— Your objective —
The line containing "AO/OA/AOI/OAI gates |" marks where copying starts, so set down that line and each one after it exactly, through the end of the records.

[[ Data in this exercise open ]]

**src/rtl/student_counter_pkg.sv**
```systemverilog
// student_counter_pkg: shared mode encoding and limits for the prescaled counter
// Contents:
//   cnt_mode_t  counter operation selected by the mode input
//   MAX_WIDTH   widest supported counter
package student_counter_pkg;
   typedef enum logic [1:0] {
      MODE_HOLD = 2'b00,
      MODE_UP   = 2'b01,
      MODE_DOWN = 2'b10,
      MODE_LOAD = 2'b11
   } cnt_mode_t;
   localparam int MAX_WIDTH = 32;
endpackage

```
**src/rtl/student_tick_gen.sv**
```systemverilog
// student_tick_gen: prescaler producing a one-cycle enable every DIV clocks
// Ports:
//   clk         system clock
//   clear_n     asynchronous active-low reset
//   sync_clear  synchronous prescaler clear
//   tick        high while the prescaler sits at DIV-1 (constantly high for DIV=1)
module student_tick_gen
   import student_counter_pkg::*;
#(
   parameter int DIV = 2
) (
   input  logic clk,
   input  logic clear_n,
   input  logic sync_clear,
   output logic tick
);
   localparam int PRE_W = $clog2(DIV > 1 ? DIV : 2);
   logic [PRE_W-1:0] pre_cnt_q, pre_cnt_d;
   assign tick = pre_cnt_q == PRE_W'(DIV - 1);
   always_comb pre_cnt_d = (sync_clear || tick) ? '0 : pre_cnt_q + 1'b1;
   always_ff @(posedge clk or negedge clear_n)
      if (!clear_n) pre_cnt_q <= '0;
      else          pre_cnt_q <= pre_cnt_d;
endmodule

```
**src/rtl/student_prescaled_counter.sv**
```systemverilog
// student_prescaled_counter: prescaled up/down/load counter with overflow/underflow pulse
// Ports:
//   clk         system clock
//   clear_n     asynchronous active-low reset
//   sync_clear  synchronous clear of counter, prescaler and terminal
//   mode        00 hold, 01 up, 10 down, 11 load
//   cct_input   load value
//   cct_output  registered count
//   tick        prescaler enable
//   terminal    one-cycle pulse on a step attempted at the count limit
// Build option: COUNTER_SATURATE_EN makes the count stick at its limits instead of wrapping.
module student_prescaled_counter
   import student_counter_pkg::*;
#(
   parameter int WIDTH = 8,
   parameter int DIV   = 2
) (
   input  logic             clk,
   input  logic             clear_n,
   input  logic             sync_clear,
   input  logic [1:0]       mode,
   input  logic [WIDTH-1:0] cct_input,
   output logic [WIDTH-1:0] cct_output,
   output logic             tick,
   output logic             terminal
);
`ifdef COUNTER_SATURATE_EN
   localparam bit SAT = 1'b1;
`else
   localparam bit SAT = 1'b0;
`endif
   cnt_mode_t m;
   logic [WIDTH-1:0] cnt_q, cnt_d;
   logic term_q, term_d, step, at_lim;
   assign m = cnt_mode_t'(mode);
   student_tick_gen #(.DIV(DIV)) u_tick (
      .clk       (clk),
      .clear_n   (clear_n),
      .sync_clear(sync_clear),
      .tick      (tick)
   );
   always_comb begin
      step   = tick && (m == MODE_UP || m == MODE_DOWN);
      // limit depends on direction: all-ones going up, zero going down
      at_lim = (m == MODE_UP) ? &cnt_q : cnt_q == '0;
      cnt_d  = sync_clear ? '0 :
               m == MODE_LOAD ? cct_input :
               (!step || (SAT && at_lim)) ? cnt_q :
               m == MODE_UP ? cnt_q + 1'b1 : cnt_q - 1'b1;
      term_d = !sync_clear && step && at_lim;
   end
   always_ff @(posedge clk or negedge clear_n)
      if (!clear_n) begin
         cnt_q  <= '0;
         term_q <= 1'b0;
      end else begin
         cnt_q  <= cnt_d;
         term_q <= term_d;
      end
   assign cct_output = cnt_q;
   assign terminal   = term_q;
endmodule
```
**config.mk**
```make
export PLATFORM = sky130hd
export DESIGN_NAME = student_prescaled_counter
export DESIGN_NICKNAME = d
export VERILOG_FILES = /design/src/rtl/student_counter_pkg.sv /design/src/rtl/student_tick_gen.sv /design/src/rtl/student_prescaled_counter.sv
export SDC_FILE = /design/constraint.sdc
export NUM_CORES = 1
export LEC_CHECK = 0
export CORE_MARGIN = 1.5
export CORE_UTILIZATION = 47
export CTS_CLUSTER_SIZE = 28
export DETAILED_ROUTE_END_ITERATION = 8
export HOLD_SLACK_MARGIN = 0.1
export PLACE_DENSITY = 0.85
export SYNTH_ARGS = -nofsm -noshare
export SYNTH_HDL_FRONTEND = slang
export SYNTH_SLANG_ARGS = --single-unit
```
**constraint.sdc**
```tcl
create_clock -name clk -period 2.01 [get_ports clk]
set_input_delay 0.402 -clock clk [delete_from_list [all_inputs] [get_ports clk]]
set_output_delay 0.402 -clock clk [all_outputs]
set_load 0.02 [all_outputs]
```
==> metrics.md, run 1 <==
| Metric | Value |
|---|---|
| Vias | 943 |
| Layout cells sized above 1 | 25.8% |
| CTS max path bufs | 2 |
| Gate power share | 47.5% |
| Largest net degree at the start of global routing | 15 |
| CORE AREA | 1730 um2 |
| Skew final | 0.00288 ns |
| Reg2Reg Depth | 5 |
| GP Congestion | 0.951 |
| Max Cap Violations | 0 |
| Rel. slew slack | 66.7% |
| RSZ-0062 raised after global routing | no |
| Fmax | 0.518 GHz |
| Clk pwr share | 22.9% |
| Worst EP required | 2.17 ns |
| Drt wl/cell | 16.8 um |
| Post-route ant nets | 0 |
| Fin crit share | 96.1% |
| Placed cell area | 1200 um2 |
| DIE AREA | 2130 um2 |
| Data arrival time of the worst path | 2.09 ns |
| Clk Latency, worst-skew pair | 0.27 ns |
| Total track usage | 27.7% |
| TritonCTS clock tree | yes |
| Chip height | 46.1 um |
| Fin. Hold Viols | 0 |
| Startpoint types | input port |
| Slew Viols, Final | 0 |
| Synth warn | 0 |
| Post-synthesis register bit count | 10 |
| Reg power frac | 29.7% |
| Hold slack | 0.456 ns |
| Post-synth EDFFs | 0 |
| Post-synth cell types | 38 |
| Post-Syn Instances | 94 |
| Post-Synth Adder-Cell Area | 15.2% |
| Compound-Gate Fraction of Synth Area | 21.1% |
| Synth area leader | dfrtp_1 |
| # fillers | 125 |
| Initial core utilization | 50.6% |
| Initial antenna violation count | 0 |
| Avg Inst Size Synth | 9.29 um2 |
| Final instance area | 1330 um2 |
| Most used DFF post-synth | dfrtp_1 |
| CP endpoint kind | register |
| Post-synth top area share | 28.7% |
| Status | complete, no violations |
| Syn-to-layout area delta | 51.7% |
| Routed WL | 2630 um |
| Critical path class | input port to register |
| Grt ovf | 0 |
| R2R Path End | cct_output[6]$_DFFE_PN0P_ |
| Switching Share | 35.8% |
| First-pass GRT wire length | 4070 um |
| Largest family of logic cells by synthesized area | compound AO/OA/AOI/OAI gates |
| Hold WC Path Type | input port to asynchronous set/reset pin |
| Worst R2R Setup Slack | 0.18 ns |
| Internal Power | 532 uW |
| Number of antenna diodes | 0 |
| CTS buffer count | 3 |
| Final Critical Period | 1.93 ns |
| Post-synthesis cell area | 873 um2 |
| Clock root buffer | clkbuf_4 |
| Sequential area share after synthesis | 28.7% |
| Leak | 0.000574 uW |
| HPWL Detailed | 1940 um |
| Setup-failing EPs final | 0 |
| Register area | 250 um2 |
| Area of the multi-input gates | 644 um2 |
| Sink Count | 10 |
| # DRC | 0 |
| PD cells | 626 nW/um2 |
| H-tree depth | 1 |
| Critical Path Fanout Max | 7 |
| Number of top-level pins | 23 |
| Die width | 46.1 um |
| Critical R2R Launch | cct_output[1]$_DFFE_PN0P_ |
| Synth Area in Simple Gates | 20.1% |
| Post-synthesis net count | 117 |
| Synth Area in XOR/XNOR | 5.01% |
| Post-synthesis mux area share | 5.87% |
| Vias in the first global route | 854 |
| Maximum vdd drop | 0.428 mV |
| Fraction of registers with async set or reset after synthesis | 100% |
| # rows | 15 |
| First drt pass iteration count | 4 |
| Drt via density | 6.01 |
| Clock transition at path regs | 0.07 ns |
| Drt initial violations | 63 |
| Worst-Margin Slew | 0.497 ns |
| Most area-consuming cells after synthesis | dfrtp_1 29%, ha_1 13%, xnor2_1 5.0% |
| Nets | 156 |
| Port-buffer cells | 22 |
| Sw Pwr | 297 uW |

[[ Data in this exercise closed ]]

— Reply —
| Largest family of logic cells by synthesized area | compound AO/OA/AOI/OAI gates |
| Hold WC Path Type | input port to asynchronous set/reset pin |
| Worst R2R Setup Slack | 0.18 ns |
| Internal Power | 532 uW |
| Number of antenna diodes | 0 |
| CTS buffer count | 3 |
| Final Critical Period | 1.93 ns |
| Post-synthesis cell area | 873 um2 |
| Clock root buffer | clkbuf_4 |
| Sequential area share after synthesis | 28.7% |
| Leak | 0.000574 uW |
| HPWL Detailed | 1940 um |
| Setup-failing EPs final | 0 |
| Register area | 250 um2 |
| Area of the multi-input gates | 644 um2 |
| Sink Count | 10 |
| # DRC | 0 |
| PD cells | 626 nW/um2 |
| H-tree depth | 1 |
| Critical Path Fanout Max | 7 |
| Number of top-level pins | 23 |
| Die width | 46.1 um |
| Critical R2R Launch | cct_output[1]$_DFFE_PN0P_ |
| Synth Area in Simple Gates | 20.1% |
| Post-synthesis net count | 117 |
| Synth Area in XOR/XNOR | 5.01% |
| Post-synthesis mux area share | 5.87% |
| Vias in the first global route | 854 |
| Maximum vdd drop | 0.428 mV |
| Fraction of registers with async set or reset after synthesis | 100% |
| # rows | 15 |
| First drt pass iteration count | 4 |
| Drt via density | 6.01 |
| Clock transition at path regs | 0.07 ns |
| Drt initial violations | 63 |
| Worst-Margin Slew | 0.497 ns |
| Most area-consuming cells after synthesis | dfrtp_1 29%, ha_1 13%, xnor2_1 5.0% |
| Nets | 156 |
| Port-buffer cells | 22 |
| Sw Pwr | 297 uW |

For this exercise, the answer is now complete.